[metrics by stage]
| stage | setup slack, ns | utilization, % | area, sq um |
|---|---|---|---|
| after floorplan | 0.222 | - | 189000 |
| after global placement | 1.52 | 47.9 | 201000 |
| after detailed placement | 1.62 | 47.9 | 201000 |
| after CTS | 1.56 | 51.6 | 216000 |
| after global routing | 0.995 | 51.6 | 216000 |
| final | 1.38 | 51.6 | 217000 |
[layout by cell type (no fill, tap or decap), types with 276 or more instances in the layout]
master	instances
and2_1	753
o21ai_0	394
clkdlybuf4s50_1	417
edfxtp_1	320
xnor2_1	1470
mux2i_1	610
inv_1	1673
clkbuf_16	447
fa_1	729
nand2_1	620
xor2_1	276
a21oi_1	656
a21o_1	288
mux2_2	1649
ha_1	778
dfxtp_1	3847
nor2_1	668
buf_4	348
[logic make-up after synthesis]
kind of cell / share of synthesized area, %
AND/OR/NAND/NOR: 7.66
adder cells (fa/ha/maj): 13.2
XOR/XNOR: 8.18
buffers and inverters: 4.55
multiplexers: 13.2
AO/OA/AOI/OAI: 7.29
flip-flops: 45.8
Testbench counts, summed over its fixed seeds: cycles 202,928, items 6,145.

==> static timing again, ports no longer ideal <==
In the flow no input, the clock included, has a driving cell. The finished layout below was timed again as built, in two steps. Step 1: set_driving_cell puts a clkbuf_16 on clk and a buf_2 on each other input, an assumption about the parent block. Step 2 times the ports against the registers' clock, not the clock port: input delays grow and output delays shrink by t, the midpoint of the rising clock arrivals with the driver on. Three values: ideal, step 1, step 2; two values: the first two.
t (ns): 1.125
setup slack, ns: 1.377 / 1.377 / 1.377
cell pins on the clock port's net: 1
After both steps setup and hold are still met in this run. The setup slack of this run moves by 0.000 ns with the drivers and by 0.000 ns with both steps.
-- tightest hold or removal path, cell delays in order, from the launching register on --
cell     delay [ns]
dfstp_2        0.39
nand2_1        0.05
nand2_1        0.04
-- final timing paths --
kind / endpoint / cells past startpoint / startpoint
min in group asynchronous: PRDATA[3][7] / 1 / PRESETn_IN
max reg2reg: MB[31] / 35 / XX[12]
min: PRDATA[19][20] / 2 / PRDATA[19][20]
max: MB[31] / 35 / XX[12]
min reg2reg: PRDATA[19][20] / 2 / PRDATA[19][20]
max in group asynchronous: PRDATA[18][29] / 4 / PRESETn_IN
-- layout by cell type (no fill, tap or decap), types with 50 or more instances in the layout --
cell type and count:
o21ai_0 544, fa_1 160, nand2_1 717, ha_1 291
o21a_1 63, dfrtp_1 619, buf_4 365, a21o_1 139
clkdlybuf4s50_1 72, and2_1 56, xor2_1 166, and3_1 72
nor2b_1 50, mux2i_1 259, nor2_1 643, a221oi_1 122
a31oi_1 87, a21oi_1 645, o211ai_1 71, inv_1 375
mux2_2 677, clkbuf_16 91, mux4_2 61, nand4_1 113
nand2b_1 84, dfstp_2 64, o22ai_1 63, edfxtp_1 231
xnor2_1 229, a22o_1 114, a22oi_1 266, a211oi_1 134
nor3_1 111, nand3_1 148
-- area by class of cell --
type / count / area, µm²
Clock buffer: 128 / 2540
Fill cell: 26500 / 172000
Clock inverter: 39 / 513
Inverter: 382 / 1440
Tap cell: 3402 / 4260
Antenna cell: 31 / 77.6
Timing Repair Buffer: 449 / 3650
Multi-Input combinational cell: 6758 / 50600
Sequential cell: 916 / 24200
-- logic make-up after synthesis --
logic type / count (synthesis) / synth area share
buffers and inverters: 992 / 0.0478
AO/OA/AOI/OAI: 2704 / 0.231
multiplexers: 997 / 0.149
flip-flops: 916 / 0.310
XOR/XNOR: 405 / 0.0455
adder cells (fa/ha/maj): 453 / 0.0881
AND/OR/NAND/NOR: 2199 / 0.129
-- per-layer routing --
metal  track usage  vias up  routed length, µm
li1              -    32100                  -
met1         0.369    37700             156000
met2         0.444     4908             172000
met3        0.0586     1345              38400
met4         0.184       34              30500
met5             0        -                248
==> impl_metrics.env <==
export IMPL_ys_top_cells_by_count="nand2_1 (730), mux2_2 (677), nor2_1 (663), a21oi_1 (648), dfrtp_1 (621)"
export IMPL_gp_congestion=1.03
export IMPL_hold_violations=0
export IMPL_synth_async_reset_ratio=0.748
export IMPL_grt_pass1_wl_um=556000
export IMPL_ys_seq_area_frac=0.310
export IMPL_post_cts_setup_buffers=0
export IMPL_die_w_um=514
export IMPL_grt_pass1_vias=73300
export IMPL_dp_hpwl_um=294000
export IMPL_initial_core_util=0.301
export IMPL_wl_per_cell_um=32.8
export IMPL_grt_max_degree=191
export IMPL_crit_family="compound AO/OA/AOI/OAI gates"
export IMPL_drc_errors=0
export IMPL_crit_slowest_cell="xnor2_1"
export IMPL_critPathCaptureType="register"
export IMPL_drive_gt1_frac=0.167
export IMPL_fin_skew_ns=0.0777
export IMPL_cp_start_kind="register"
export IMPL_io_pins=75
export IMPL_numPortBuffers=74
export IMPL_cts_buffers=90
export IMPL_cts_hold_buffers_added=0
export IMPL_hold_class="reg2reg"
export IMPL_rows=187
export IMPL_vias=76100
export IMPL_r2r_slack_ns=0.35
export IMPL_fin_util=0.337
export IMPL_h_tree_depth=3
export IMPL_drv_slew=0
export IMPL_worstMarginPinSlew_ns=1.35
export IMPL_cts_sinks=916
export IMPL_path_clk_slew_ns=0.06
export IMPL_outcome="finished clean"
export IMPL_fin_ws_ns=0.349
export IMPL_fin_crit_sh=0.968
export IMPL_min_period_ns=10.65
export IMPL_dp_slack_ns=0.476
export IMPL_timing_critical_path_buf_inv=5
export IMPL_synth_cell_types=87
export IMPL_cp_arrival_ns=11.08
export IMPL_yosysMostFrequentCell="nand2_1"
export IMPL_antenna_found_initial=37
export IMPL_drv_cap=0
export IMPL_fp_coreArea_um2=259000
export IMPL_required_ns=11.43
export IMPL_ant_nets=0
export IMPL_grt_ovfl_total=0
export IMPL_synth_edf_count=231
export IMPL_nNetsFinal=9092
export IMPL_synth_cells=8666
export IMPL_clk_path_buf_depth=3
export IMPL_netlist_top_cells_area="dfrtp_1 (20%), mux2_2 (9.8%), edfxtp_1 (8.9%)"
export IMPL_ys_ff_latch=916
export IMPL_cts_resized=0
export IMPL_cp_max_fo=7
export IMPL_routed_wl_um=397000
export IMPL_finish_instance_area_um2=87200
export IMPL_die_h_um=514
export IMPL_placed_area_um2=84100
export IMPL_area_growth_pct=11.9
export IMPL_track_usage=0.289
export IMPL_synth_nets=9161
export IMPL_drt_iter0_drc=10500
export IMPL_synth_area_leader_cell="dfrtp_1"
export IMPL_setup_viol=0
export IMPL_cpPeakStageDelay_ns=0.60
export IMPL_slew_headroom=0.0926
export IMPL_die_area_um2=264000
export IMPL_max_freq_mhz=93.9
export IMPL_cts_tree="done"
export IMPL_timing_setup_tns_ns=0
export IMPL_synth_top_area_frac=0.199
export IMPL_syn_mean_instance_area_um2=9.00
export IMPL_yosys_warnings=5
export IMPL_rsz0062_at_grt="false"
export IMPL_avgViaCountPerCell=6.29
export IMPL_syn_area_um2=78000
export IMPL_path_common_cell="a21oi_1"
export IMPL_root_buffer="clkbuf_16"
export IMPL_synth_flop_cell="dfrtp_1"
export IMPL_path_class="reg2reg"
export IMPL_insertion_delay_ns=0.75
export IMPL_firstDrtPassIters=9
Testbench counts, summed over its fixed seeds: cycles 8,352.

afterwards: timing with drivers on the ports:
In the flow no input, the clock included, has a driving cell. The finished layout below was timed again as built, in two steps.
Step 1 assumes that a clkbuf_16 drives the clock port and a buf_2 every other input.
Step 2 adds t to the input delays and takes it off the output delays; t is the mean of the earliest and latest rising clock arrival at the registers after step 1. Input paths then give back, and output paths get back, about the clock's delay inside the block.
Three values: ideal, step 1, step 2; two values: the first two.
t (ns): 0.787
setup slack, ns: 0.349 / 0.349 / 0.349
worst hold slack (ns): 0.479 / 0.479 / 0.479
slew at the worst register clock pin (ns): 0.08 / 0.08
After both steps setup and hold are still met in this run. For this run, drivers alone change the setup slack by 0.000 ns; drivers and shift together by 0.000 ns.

◆ How to complete this task: Give again, unchanged, the lines running from the top of the material above through the line that has "AO/OA/AOI/OAI: 7.29", and nothing more.

◆ The answer:
[metrics by stage]
| stage | setup slack, ns | utilization, % | area, sq um |
|---|---|---|---|
| after floorplan | 0.222 | - | 189000 |
| after global placement | 1.52 | 47.9 | 201000 |
| after detailed placement | 1.62 | 47.9 | 201000 |
| after CTS | 1.56 | 51.6 | 216000 |
| after global routing | 0.995 | 51.6 | 216000 |
| final | 1.38 | 51.6 | 217000 |
[layout by cell type (no fill, tap or decap), types with 276 or more instances in the layout]
master	instances
and2_1	753
o21ai_0	394
clkdlybuf4s50_1	417
edfxtp_1	320
xnor2_1	1470
mux2i_1	610
inv_1	1673
clkbuf_16	447
fa_1	729
nand2_1	620
xor2_1	276
a21oi_1	656
a21o_1	288
mux2_2	1649
ha_1	778
dfxtp_1	3847
nor2_1	668
buf_4	348
[logic make-up after synthesis]
kind of cell / share of synthesized area, %
AND/OR/NAND/NOR: 7.66
adder cells (fa/ha/maj): 13.2
XOR/XNOR: 8.18
buffers and inverters: 4.55
multiplexers: 13.2
AO/OA/AOI/OAI: 7.29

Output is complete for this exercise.